SUPPLEMENTAL NOTICE OF THE ANNUAL GENERAL MEETING

This notice is supplemental to the notice of the annual general meeting (the "AGM") of CHK Oil Limited (the "Company") dated 24 April 2025 (the "Original Notice") to convene the AGM to be held on Friday, 27 June 2025, at 11:00 a.m. at Units 2617-18, 26/F, Mira Place Tower A, No. 132 Nathan Road, Kowloon, Hong Kong. Unless otherwise specified, capitalised terms used herein shall have the same meanings as those defined in the Original Notice.

SUPPLEMENTAL NOTICE IS HEREBY GIVEN THAT:

Due to the matters as set out in the supplemental circular of the Company dated 30 May 2025 (the "Supplemental Circular"), the resolution under item numbered 2(b) will not be submitted to the AGM for Shareholder's approval, and the following resolutions in addition to the resolutions as set out in the Original Notice will also be considered and, if thought fit, with or without amendments, as ordinary resolutions of the Company:

  1. To re-elect Ms. Wong Wai Yin Viola as a non-executive Director.
  2. To re-elect Mr. Chen Yawei as an independent non-executive Director.
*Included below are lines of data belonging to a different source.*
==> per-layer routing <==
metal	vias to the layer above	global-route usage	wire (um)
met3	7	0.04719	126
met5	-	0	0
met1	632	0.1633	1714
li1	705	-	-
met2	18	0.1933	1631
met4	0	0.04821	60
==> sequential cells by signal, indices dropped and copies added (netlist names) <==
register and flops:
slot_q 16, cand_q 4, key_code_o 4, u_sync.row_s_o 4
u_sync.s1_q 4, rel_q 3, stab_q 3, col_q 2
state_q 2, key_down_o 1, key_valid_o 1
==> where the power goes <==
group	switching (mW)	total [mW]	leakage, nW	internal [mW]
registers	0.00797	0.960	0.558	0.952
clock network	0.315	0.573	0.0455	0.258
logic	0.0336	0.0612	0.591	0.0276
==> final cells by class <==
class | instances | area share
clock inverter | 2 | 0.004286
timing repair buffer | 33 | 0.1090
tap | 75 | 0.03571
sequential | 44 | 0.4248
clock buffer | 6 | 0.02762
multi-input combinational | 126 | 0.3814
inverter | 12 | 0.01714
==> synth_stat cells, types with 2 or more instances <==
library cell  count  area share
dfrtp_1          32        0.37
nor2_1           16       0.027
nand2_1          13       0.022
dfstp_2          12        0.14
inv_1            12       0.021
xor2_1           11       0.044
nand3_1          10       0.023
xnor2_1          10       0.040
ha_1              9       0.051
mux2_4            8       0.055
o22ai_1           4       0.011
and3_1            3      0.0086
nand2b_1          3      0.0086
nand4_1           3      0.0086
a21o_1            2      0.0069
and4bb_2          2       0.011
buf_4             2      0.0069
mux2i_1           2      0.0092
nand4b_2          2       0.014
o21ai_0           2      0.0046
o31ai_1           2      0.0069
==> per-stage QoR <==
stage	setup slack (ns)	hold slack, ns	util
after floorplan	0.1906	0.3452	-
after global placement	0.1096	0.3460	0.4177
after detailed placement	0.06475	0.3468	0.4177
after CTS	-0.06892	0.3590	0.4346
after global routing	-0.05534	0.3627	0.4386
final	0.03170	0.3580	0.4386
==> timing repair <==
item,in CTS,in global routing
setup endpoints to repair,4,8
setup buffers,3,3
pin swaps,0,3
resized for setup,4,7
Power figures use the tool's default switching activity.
**src/rtl/psum_accumulator.sv**
```systemverilog
// Accumulates NUM_PASS signed partial sums plus a bias, applies optional ReLU,
// saturates to DATA_W bits and queues {data, addr} in a small FWFT FIFO.
module psum_accumulator #(
  parameter int DATA_W     = 16,
  parameter int ACC_W      = 24,
  parameter int NUM_PASS   = 4,
  parameter int FIFO_DEPTH = 4,
  parameter int ADDR_W     = 12
) (
  input  logic                     clk,
  input  logic                     reset,
  input  logic                     clear,
  input  logic                     relu_en,
  input  logic                     in_valid,
  output logic                     in_ready,
  input  logic signed [DATA_W-1:0] in_psum,
  input  logic signed [DATA_W-1:0] in_bias,
  output logic                     out_valid,
  input  logic                     out_ready,
  output logic signed [DATA_W-1:0] out_data,
  output logic [ADDR_W-1:0]        out_addr,
  output logic                     busy,
  output logic                     ovf
);

  localparam int PTR_W = $clog2(FIFO_DEPTH);
  localparam int CNT_W = PTR_W + 1;
  localparam logic [7:0] LAST_PASS = 8'(NUM_PASS - 1);
  localparam logic signed [ACC_W-1:0] SAT_MAX = {{(ACC_W-DATA_W+1){1'b0}}, {(DATA_W-1){1'b1}}};
  localparam logic signed [ACC_W-1:0] SAT_MIN = ~SAT_MAX;

  logic [7:0]               r_pass_cnt;
  logic signed [ACC_W-1:0]  r_acc;
  logic [ADDR_W-1:0]        r_addr_cnt;
  logic                     r_ovf;
  logic signed [DATA_W-1:0] r_mem_data [FIFO_DEPTH];
  logic [ADDR_W-1:0]        r_mem_addr [FIFO_DEPTH];
  logic [PTR_W-1:0]         r_wptr;
  logic [PTR_W-1:0]         r_rptr;
  logic [CNT_W-1:0]         r_count;
  logic signed [DATA_W-1:0] r_last_data;
  logic [ADDR_W-1:0]        r_last_addr;

  logic                     w_full;
  logic                     w_empty;
  logic                     w_accept;
  logic                     w_first;
  logic                     w_last;
  logic                     w_push;
  logic                     w_pop;
  logic signed [ACC_W-1:0]  w_psum_ext;
  logic signed [ACC_W-1:0]  w_bias_ext;
  logic signed [ACC_W-1:0]  w_sum;
  logic signed [ACC_W-1:0]  w_relu;
  logic signed [DATA_W-1:0] w_sat_data;
  logic                     w_sat_hit;

  // in_ready depends only on the registered count, never on out_ready.
  assign w_full   = (r_count == CNT_W'(FIFO_DEPTH));
  assign w_empty  = (r_count == '0);
  assign in_ready = !w_full && !clear && !reset;
  assign w_accept = in_valid && in_ready;
  assign w_first  = (r_pass_cnt == 8'd0);
  assign w_last   = (r_pass_cnt == LAST_PASS);
  assign w_push   = w_accept && w_last;
  assign w_pop    = !w_empty && out_ready;

  assign w_psum_ext = {{(ACC_W-DATA_W){in_psum[DATA_W-1]}}, in_psum};
  assign w_bias_ext = {{(ACC_W-DATA_W){in_bias[DATA_W-1]}}, in_bias};
  assign w_sum      = (w_first ? w_bias_ext : r_acc) + w_psum_ext;

  always_comb begin
    w_relu     = w_sum;
    w_sat_data = w_sum[DATA_W-1:0];
    w_sat_hit  = 1'b0;
    if (relu_en && w_sum[ACC_W-1]) begin
      w_relu = '0;
    end
    if (w_relu > SAT_MAX) begin
      w_sat_data = {1'b0, {(DATA_W-1){1'b1}}};
      w_sat_hit  = 1'b1;
    end else if (w_relu < SAT_MIN) begin
      w_sat_data = {1'b1, {(DATA_W-1){1'b0}}};
      w_sat_hit  = 1'b1;
    end else begin
      w_sat_data = w_relu[DATA_W-1:0];
    end
  end

  always_ff @(posedge clk) begin
    if (reset || clear) begin
      r_pass_cnt  <= '0;
      r_acc       <= '0;
      r_addr_cnt  <= '0;
      r_ovf       <= 1'b0;
      r_wptr      <= '0;
      r_rptr      <= '0;
      r_count     <= '0;
      r_last_data <= '0;
      r_last_addr <= '0;
    end else begin
      if (w_accept) begin
        if (w_last) begin
          r_pass_cnt <= '0;
          r_acc      <= '0;
        end else begin
          r_pass_cnt <= r_pass_cnt + 8'd1;
          r_acc      <= w_sum;
        end
      end
      if (w_push) begin
        r_wptr     <= r_wptr + PTR_W'(1);
        r_addr_cnt <= r_addr_cnt + ADDR_W'(1);
        if (w_sat_hit) r_ovf <= 1'b1;
      end
      // The popped head is kept so the outputs hold once the FIFO drains.
      if (w_pop) begin
        r_rptr      <= r_rptr + PTR_W'(1);
        r_last_data <= r_mem_data[r_rptr];
        r_last_addr <= r_mem_addr[r_rptr];
      end
      unique case ({w_push, w_pop})
        2'b10:   r_count <= r_count + CNT_W'(1);
        2'b01:   r_count <= r_count - CNT_W'(1);
        default: r_count <= r_count;
      endcase
    end
  end

  always_ff @(posedge clk) begin
    if (w_push && !reset && !clear) begin
      r_mem_data[r_wptr] <= w_sat_data;
      r_mem_addr[r_wptr] <= r_addr_cnt;
    end
  end

  assign out_valid = !w_empty;
  assign out_data  = w_empty ? r_last_data : r_mem_data[r_rptr];
  assign out_addr  = w_empty ? r_last_addr : r_mem_addr[r_rptr];
  assign busy      = (r_pass_cnt != 8'd0) || !w_empty;
  assign ovf       = r_ovf;

endmodule

```
**config.mk**
```make
export PLATFORM = sky130hd
export DESIGN_NAME = mem_stage_flat
export DESIGN_NICKNAME = d
export VERILOG_FILES = /design/src/rtl/mem_stage_if.sv /design/src/rtl/mem_stage.sv /design/src/flat_wrapper.sv
export SDC_FILE = /design/constraint.sdc
export NUM_CORES = 1
export LEC_CHECK = 0
export CAP_MARGIN = 15
export CORE_ASPECT_RATIO = 0.6
export CORE_MARGIN = 10
export CORE_UTILIZATION = 50
export CTS_CLUSTER_SIZE = 14
export DETAILED_ROUTE_END_ITERATION = 6
export PLACE_DENSITY = 0.86
export SLEW_MARGIN = 20
export SYNTH_ARGS = -nofsm -noshare
export SYNTH_HDL_FRONTEND = slang
export SYNTH_SLANG_ARGS = --single-unit
export TNS_END_PERCENT = 50
```
**constraint.sdc**
```tcl
create_clock -name clk -period 6.1 [get_ports clk]
set_input_delay 1.22 -clock clk [delete_from_list [all_inputs] [get_ports clk]]
set_output_delay 1.22 -clock clk [all_outputs]
set_load 0.01 [all_outputs]
```
[config.mk]
export PLATFORM = sky130hd
export DESIGN_NAME = cpu_ad48_alu_unit
export DESIGN_NICKNAME = d
export VERILOG_FILES = /design/src/rtl/cpu_ad48_alu_pkg.sv /design/src/rtl/cpu_ad48_alu_unit_mul_seq.sv /design/src/rtl/cpu_ad48_alu_unit.sv
export SDC_FILE = /design/constraint.sdc
export NUM_CORES = 1
export LEC_CHECK = 0
export BUFFER_PORTS_ARGS = -buffer_cell sky130_fd_sc_hd__buf_2
export CELL_PAD_IN_SITES_DETAIL_PLACEMENT = 2
export CELL_PAD_IN_SITES_GLOBAL_PLACEMENT = 2
export CORE_ASPECT_RATIO = 1.25
export CORE_MARGIN = 4
export CORE_UTILIZATION = 25
export DETAILED_ROUTE_END_ITERATION = 8
export PLACE_DENSITY = 0.71
export SKIP_LAST_GASP = 1
export SYNTH_ARGS = -nofsm -noshare
export SYNTH_HDL_FRONTEND = slang
export SYNTH_SLANG_ARGS = --single-unit
export TNS_END_PERCENT = 5
[constraint.sdc]
create_clock -name clk -period 6.1 [get_ports clk]
set_clock_uncertainty 0.2 [all_clocks]
set_input_delay 0.305 -clock clk [delete_from_list [all_inputs] [get_ports clk]]
set_output_delay 0.305 -clock clk [all_outputs]
set_load 0.02 [all_outputs]
[src/rtl/cpu_ad48_alu_pkg.sv]
// Shared constants for the cpu_ad48 execution unit: function codes, flag bit
// positions and the sequencing state encoding.
package cpu_ad48_alu_pkg;

  localparam logic [3:0] F_ADD = 4'd0;
  localparam logic [3:0] F_SUB = 4'd1;
  localparam logic [3:0] F_AND = 4'd2;
  localparam logic [3:0] F_OR  = 4'd3;
  localparam logic [3:0] F_XOR = 4'd4;
  localparam logic [3:0] F_SLL = 4'd5;
  localparam logic [3:0] F_SRL = 4'd6;
  localparam logic [3:0] F_SRA = 4'd7;
  localparam logic [3:0] F_NOT = 4'd8;
  localparam logic [3:0] F_MUL = 4'd9;

  localparam int unsigned FLAG_Z = 0;
  localparam int unsigned FLAG_N = 1;
  localparam int unsigned FLAG_C = 2;
  localparam int unsigned FLAG_V = 3;

  typedef enum logic [0:0] {
    S_IDLE = 1'b0,
    S_MUL  = 1'b1
  } state_e;

endpackage

[src/rtl/cpu_ad48_alu_unit_mul_seq.sv]
// Radix-2 shift-add multiplier core: WIDTH iterations after start, the last
// iteration is folded combinationally into product_c when done_c is high.
module cpu_ad48_mul_seq #(
  parameter int unsigned WIDTH = 48
) (
  input  logic             clk,
  input  logic             rst,
  input  logic             start,
  input  logic [WIDTH-1:0] a,
  input  logic [WIDTH-1:0] b,
  output logic             done_c,
  output logic [WIDTH-1:0] product_c
);

  localparam int unsigned CNT_W = $clog2(WIDTH);
  localparam logic [CNT_W-1:0] LAST = CNT_W'(WIDTH - 1);

  logic             running;
  logic [CNT_W-1:0] cnt;
  logic [WIDTH-1:0] acc;
  logic [WIDTH-1:0] mcand;
  logic [WIDTH-1:0] mplier;
  logic [WIDTH-1:0] acc_next;

  assign acc_next  = mplier[0] ? acc + mcand : acc;
  assign done_c    = running && (cnt == LAST);
  assign product_c = acc_next;

  always_ff @(posedge clk) begin
    if (rst) begin
      running <= 1'b0;
      cnt     <= '0;
      acc     <= '0;
      mcand   <= '0;
      mplier  <= '0;
    end else if (start) begin
      running <= 1'b1;
      cnt     <= '0;
      acc     <= '0;
      mcand   <= a;
      mplier  <= b;
    end else if (running) begin
      acc    <= acc_next;
      mcand  <= mcand << 1;
      mplier <= mplier >> 1;
      cnt    <= cnt + CNT_W'(1);
      if (cnt == LAST) running <= 1'b0;
    end
  end

endmodule

[src/rtl/cpu_ad48_alu_unit.sv]
// Handshaked, registered ALU execution unit. Define CPU_AD48_ALU_MUL_EN to
// compile in the iterative multiplier; otherwise MUL is an illegal code.
module cpu_ad48_alu_unit
  import cpu_ad48_alu_pkg::*;
#(
  parameter int unsigned WIDTH = 48,
  parameter int unsigned TAG_W = 4
) (
  input  logic             clk,
  input  logic             rst,
  input  logic             in_valid,
  output logic             in_ready,
  input  logic [3:0]       in_func,
  input  logic [WIDTH-1:0] in_a,
  input  logic [WIDTH-1:0] in_b,
  input  logic [TAG_W-1:0] in_tag,
  output logic             out_valid,
  input  logic             out_ready,
  output logic [WIDTH-1:0] out_res,
  output logic [TAG_W-1:0] out_tag,
  output logic [3:0]       out_flags,
  output logic             out_err
);

  localparam int unsigned SHW   = $clog2(WIDTH);
  localparam int unsigned AMT_W = SHW + 1;
  localparam int unsigned MSB   = WIDTH - 1;

  state_e state_q, state_d;
  logic   in_fire;
  logic   load;

  logic [SHW:0]     amt;
  logic [WIDTH:0]   sum;
  logic [WIDTH-1:0] alu_res;
  logic             alu_c, alu_v, alu_err;

  logic [WIDTH-1:0] ld_res;
  logic [TAG_W-1:0] ld_tag;
  logic             ld_c, ld_v, ld_err;
  logic [3:0]       ld_flags;

  assign in_ready = (state_q == S_IDLE) && (!out_valid || out_ready);
  assign in_fire  = in_valid && in_ready;
  assign amt      = in_b[SHW:0];

`ifdef CPU_AD48_ALU_MUL_EN
  logic             mul_start;
  logic             mul_done_c;
  logic [WIDTH-1:0] mul_res_c;
  logic [TAG_W-1:0] pend_tag;

  cpu_ad48_mul_seq #(.WIDTH(WIDTH)) u_mul (
    .clk       (clk),
    .rst       (rst),
    .start     (mul_start),
    .a         (in_a),
    .b         (in_b),
    .done_c    (mul_done_c),
    .product_c (mul_res_c)
  );

  always_ff @(posedge clk) begin
    if (rst)            pend_tag <= '0;
    else if (mul_start) pend_tag <= in_tag;
  end
`endif

  // Single-cycle datapath; any code not decoded here reports an error.
  always_comb begin
    alu_res = '0;
    alu_c   = 1'b0;
    alu_v   = 1'b0;
    alu_err = 1'b0;
    sum     = '0;
    case (in_func)
      F_ADD: begin
        sum     = {1'b0, in_a} + {1'b0, in_b};
        alu_res = sum[WIDTH-1:0];
        alu_c   = sum[WIDTH];
        alu_v   = (in_a[MSB] == in_b[MSB]) && (sum[MSB] != in_a[MSB]);
      end
      F_SUB: begin
        sum     = {1'b0, in_a} - {1'b0, in_b};
        alu_res = sum[WIDTH-1:0];
        alu_c   = sum[WIDTH];
        alu_v   = (in_a[MSB] != in_b[MSB]) && (sum[MSB] != in_a[MSB]);
      end
      F_AND: alu_res = in_a & in_b;
      F_OR:  alu_res = in_a | in_b;
      F_XOR: alu_res = in_a ^ in_b;
      F_SLL: alu_res = (amt >= AMT_W'(WIDTH)) ? '0 : (in_a << amt);
      F_SRL: alu_res = (amt >= AMT_W'(WIDTH)) ? '0 : (in_a >> amt);
      F_SRA: alu_res = (amt >= AMT_W'(WIDTH)) ? {WIDTH{in_a[MSB]}}
                                              : WIDTH'($signed(in_a) >>> amt);
      F_NOT: alu_res = ~in_a;
      default: alu_err = 1'b1;
    endcase
  end

  // Sequencing: next state and selection of what the output register loads.
  always_comb begin
    state_d = state_q;
    load    = 1'b0;
    ld_res  = alu_res;
    ld_tag  = in_tag;
    ld_c    = alu_c;
    ld_v    = alu_v;
    ld_err  = alu_err;
`ifdef CPU_AD48_ALU_MUL_EN
    mul_start = 1'b0;
`endif
    case (state_q)
      S_IDLE: begin
        if (in_fire) begin
          load = 1'b1;
`ifdef CPU_AD48_ALU_MUL_EN
          if (in_func == F_MUL) begin
            load      = 1'b0;
            mul_start = 1'b1;
            state_d   = S_MUL;
          end
`endif
        end
      end
      S_MUL: begin
`ifdef CPU_AD48_ALU_MUL_EN
        if (mul_done_c) begin
          load    = 1'b1;
          ld_res  = mul_res_c;
          ld_tag  = pend_tag;
          ld_c    = 1'b0;
          ld_v    = 1'b0;
          ld_err  = 1'b0;
          state_d = S_IDLE;
        end
`else
        state_d = S_IDLE;
`endif
      end
      default: state_d = S_IDLE;
    endcase
  end

  always_comb begin
    ld_flags         = '0;
    ld_flags[FLAG_Z] = (ld_res == '0);
    ld_flags[FLAG_N] = ld_res[MSB];
    ld_flags[FLAG_C] = ld_c;
    ld_flags[FLAG_V] = ld_v;
  end

  always_ff @(posedge clk) begin
    if (rst) state_q <= S_IDLE;
    else     state_q <= state_d;
  end

  // Output register: load wins over a simultaneous consume, otherwise hold.
  always_ff @(posedge clk) begin
    if (rst) begin
      out_valid <= 1'b0;
      out_res   <= '0;
      out_tag   <= '0;
      out_flags <= '0;
      out_err   <= 1'b0;
    end else if (load) begin
      out_valid <= 1'b1;
      out_res   <= ld_res;
      out_tag   <= ld_tag;
      out_flags <= ld_flags;
      out_err   <= ld_err;
    end else if (out_valid && out_ready) begin
      out_valid <= 1'b0;
    end
  end

endmodule

Word level (Yosys, flattened, before mapping)
Index checks and enable logic that the tools add are counted.

word-level totals
  register bits = 58
  input port bits = 108
  output and inout port bits = 59
  logic and storage cells = 47

operators by class
  $add $sub $neg = 2
  order comparisons = 1
  equal/unequal tests = 12
  shifts and indexed selects = 3
  muxes and demuxes = 10
  bitwise logic cells = 4
  reductions and logical operators = 10

operators by type and width
  operator              number
  $pmux W48 S9          1
  $mux W48              3
  $add A48 B48 Y49      1
  $sub A48 B48 Y49      1
  $and A48 B48 Y48      1
  $logic_not A48 Y1     1
  $not A48 Y48          1
  $or A48 B48 Y48       1
  $shl A48 B7 Y48       1
  $shr A48 B7 Y48       1
  $sshr A48 B7 Y48      1
  $xor A48 B48 Y48      1
  $eq A4 B3 Y1 const B  4
  $reduce_or A9 Y1      1
  $eq A4 B2 Y1 const B  2
  $ge A7 B6 Y1 const B  1
  $eq A4 B1 Y1 const B  1
  $eq A4 B4 Y1 const B  1
  $logic_and A1 B1 Y1   4
  $logic_not A4 Y1      1
  $mux W1               4
  $pmux W1 S2           2
  $ne A1 B1 Y1          3
  $reduce_bool A2 Y1    1
  other kinds (3)       3

Logic depth before layout (Yosys ltp)
  depth in word-level cells = 5
  depth in mapped cells = 20
  gate-level depth less buffers = 15

Least setup slack after synthesis
No wires, ideal clock.

  kind = input to register
  start = input in_b[3]
  end = register out_flags[0]
  library setup time = 61 ps
  data arrival time = 4,507 ps
  data required time = 5,839 ps
  setup slack = 1,333 ps
  cell stages on the path = 19
  path buffers = 5
  cell sequence = buf_2 -> inv_1 -> buf_2 -> buf_2 -> buf_1 -> clkbuf_1 -> ha_1 -> inv_1 -> o221ai_1 -> o21ai_1 -> nand3_1 -> a31oi_1 -> a211oi_1 -> a221o_1 -> a221o_1 -> nor4_1 -> nand4_1 -> nor4_1 -> a32o_1

on the way
  longest elaborated chain between the ends = 4
  elaborated cells between the ends (all ways) = 14
  those cells by class = add/sub: 2; order compare: 1; shift: 3; mux: 4; bitwise: 3; reduce/logical: 1

RTL lines
  item                                                      line                      text
  from (decl)                                               cpu_ad48_alu_unit.sv:15   input logic [WIDTH-1:0] in_b,
  branches (longest 2 deep; another with $sub A48 B48 Y49)  --
  $pmux W48 S9 *                                            cpu_ad48_alu_unit.sv:76   case (in_func)
  $logic_not A48 Y1 *                                       cpu_ad48_alu_unit.sv:147  ld_flags[FLAG_Z] = (ld_res == '0);
  to (signal assigned)                                      cpu_ad48_alu_unit.sv:170  out_flags <= ld_flags;
  to (decl)                                                 cpu_ad48_alu_unit.sv:21   output logic [3:0] out_flags,

Mark *: on every way between the ends.
A chain may end at the register's enable or synchronous reset.

Worst setup path after layout
  start = input in_a[8]
  end = register out_flags[0]

on the way
  longest elaborated chain between the ends = 4
  elaborated cells between the ends (all ways) = 14
  those cells by class = add/sub: 2; shift: 3; mux: 4; bitwise: 4; reduce/logical: 1

RTL lines
  item                                                      line                      text
  from (decl)                                               cpu_ad48_alu_unit.sv:14   input logic [WIDTH-1:0] in_a,
  branches (longest 2 deep; another with $sub A48 B48 Y49)  --
  $pmux W48 S9 *                                            cpu_ad48_alu_unit.sv:76
  $logic_not A48 Y1 *                                       cpu_ad48_alu_unit.sv:147

Marked as above.

==> results.cfg <==
[routing]
vias_per_cell = 6.66
vias = 26923
final_antenna_net_count = 0
drtIter0Drc = 3125
route.detailed.drc = 0
totalWireLength_um = 157000
dr.pass1.iters = 6
drt-wirelength-per-cell_um = 38.8

[synthesis]
synth_edf_count = 0
synth-seq-cells = 57
synth_fp_nets = 3145
async_reset_ff_frac = 0
synth_warnings = 0
synth_cell_type_count = 95
syn_avg_cell_area_um2 = 7.02
ys_seq_area_frac = 0.0563
syn_inst = 2890
synth_ff_type = dfxtp_1
synth_area_mm2 = 0.0203

[setup_path]
crit_path_max_incr_delay_ps = 710
worstSetupPathType = input port to flop
cp_cell_sequence = buf_2 > inv_1 > ha_1 > nor4_1 > nand3_1 > o21ai_1 > nand3_1 > a31oi_1 > a211oi_1 > a221o_1 > a221o_1 > nor4_1 > buf_4 > nand4_1 > nor4_1 > a32o_1
cp_max_fo = 14
critPathCaptureType = flop
required_ps = 6160
cpMostUsedCell = nor4_1
crit_slowest_cell = a31oi_1
cp-start-kind = input port
crit_arrival_ps = 5660
ff2ff_setup_slack_ps = 2800

[finish]
synthToLayoutAreaGrowth_pct = 13.2
final_cells = 4042
fin_nets = 3223
layout-drive-gt1-share = 0.191
stdcell_area_mm2 = 0.0230

[timing]
fin_crit_ps = 5600
timing.hold.ws_ps = 29.9
tns_ps = 0
worstMarginPinSlew_ps = 1450
report.final.slew_viol_count = 0
fmax_mhz = 179
slew_headroom = 0.0239
finalCritPeriodShare = 0.918
setup_viol = 0
hold_viol = 0
setup_slack_ps = 500
rsz0062_at_grt = no

[clock_network]
root_buffer = clkbuf_16
cts_hold_buf = 0
cts_num_sinks = 57
cts_resized = 0
postCtsSetupRepairBufs = 0
clk_pin_slew_ps = 50
insertion_delay_ps = 320
htreeDepth = 3
clockBufferDepth = 2
numCtsBuffers = 9
tritoncts = yes

[power]
comb_power_share = 0.730
intPower_w = 0.00147
p_sw_w = 0.00186
p_leak_nw = 9.27
seqPwrFrac = 0.126
clkPwrFrac = 0.144
sw_frac_of_total = 0.558
irDropWorstVdd_mv = 0.119
powerDensity_mw_per_mm2 = 145

[die]
core_area_mm2 = 0.0803
die-height_um = 326
ios = 167
fp-row-count = 116
dieArea_mm2 = 0.0858
initial_core_util = 0.253
dieWidth_um = 263

[placed_design]
hpwl_um = 126000
place_congestion = 1.12
placedCellCount = 4019
place_area_mm2 = 0.0226
place_ws_ps = 437
portBuffers = 166

[worst_hold_path]
hold_path.class = input port to flop

[run_status]
status = finished, violations left
violations = max-capacitance violations

[global_routing]
antenna_found_initial = 8
grt_overflow = 0
grt_pass1_vias = 27599
grt.total_usage = 0.346
grt_max_degree = 82
grt_pass1_wl_um = 217000

[job]
maxCapViolCount = 1
[final timing paths]
kind,cells past startpoint,end,startpoint
worst min register to register,2,out_err$_SDFFE_PP0P_,out_err$_SDFFE_PP0P_
worst max-delay path,16,out_flags[0]$_SDFFE_PP0P_,in_a[8]
worst max register to register,13,out_flags[0]$_SDFFE_PP0P_,out_valid$_SDFFE_PP0P_
worst min-delay path,3,out_tag[0]$_SDFFE_PP0P_,in_tag[0]
[cell type report]
class	instances	area [um2]
multi-input combinational	2405	17400
clock inverter	4	45.0
sequential	57	1140
antenna	9	22.5
timing repair buffer	346	2260
clock buffer	10	239
inverter	149	559
fill	9699	57300
tap	1062	1330
[sequential cells by signal (all words and copies together) (netlist names)]
name       flops
out_err        1
out_flags      4
out_res       47
out_tag        4
out_valid      1
[stage by stage]
stage | utilization | power (W)
after CTS | 0.286 | 0.00326
after detailed placement | 0.282 | 0.00276
final | 0.286 | 0.00333
after floorplan | - | 0.00174
after global placement | 0.282 | 0.00273
after global routing | 0.286 | 0.00343
[layout by cell type (no fill, tap or decap), drive strengths merged, types with 21 or more instances in the layout]
cell and n:
nor4 29, xnor2 21, ha 145, o211ai 56, mux2i 124, o22ai 52
nand3 62, dfxtp 57, mux2 58, o221ai 29, and2 27, nor2 318
a21o 27, nand4 31, inv 148, a21oi 214, a211oi 93, o21ai 172
a221oi 29, a31oi 29, mux4 94, nand2 271, nor2b 34, nand2b 24
nor3 100, or2 24, buf 345
[layer usage]
layer | wire length, um | vias to the layer above | track usage
li1 | - | 11056 | -
met1 | 58300 | 13705 | 0.402
met2 | 70800 | 1635 | 0.567
met3 | 11900 | 525 | 0.0539
met4 | 15600 | 2 | 0.273
met5 | 12 | - | 0
[critical path: cells and delay by family]
family / cells / cell delay (ps)
buffers and inverters: 3 / 530
AOI/OAI and AO/OA: 6 / 2390
adders and majority gates: 1 / 520
and+or+nand+nor: 6 / 1910
[cells in the mapped netlist, types with 25 or more instances]
library cell,number,share of area
a211oi_1,93,0.034
a21o_1,27,0.010
a21oi_1,214,0.053
a221oi_1,29,0.013
a31oi_1,29,0.0089
and2_1,25,0.0077
buf_1,25,0.0046
buf_2,64,0.016
clkbuf_1,163,0.030
dfxtp_1,57,0.056
ha_1,145,0.089
inv_1,147,0.027
mux2_2,54,0.030
mux2i_1,124,0.061
mux4_2,93,0.10
nand2_1,271,0.050
nand3_1,62,0.015
nand4_1,31,0.0096
nor2_1,318,0.059
nor2b_1,34,0.010
nor3_1,100,0.025
nor4_1,28,0.0086
o211ai_1,56,0.021
o21ai_0,162,0.040
o221ai_1,29,0.013
o22ai_1,52,0.016
[cell families (layout without fill, tap and decap cells)]
family,Yosys count,after routing,share of synthesized area
compound gates,956,956,0.321
xor+xnor,23,23,0.00993
fa+ha+maj,147,147,0.0914
buf+inv,428,509,0.0902
flops,57,57,0.0563
mux,276,276,0.198
other cells,0,9,0
simple gates,1003,1003,0.233
[power by group through the flow]
stage	Sequential (W)	Clock, W	Combinational, W
finish	0.000421	0.000481	0.00243
global route	0.000425	0.000505	0.00250
CTS	0.000422	0.000490	0.00235
detailed placement	0.000429	0	0.00233
global placement	0.000426	0	0.00230
floorplan	0.000463	0	0.00128
(Power assumes the default switching activity.)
Apart from the amendments set out above, all the information contained in the Original Notice shall remain to have full force and effect.

By Order of the Board

CHK Oil Limited

Yu Zhibo

Chairman and Executive Director

Hong Kong, 30 May 2025

  • For identification purpose only

SUPPLEMENTAL NOTICE OF THE ANNUAL GENERAL MEETING

Notes:

  1. Details of the resolution stated above are set out in the Supplemental Circular. A revised form of proxy containing, among others, the above resolution is enclosed with the Supplemental Circular. Please refer to the section headed "The AGM and Revised Form of Proxy" on pages 4 to 5 of the Supplemental Circular for arrangements on the completion and submission of the revised form of proxy.

  2. Apart from the newly added resolutions and other information as set out in the Supplemental Circular, all other matters to be dealt with at the AGM remain unchanged. For details of the other resolutions to be considered and approved at the AGM, eligibility for attending/voting at the AGM, closure of register of members of the Company and other relevant matters, please refer to the circular of the Company dated 24 April 2025.

As at the date of this notice, the Board comprises two executive Directors, namely Mr. Yu Zhibo and Mr. Jin Ailong, three non-executive Directors, namely Mr. Lin Qing Yu, Mr. Zheng Ye and Ms. Wong Wai Yin Viola, and three independent non-executive Directors, namely Ms. Zhong Bifeng, Ms. Huang Qingwei and Mr. Chen Yawei.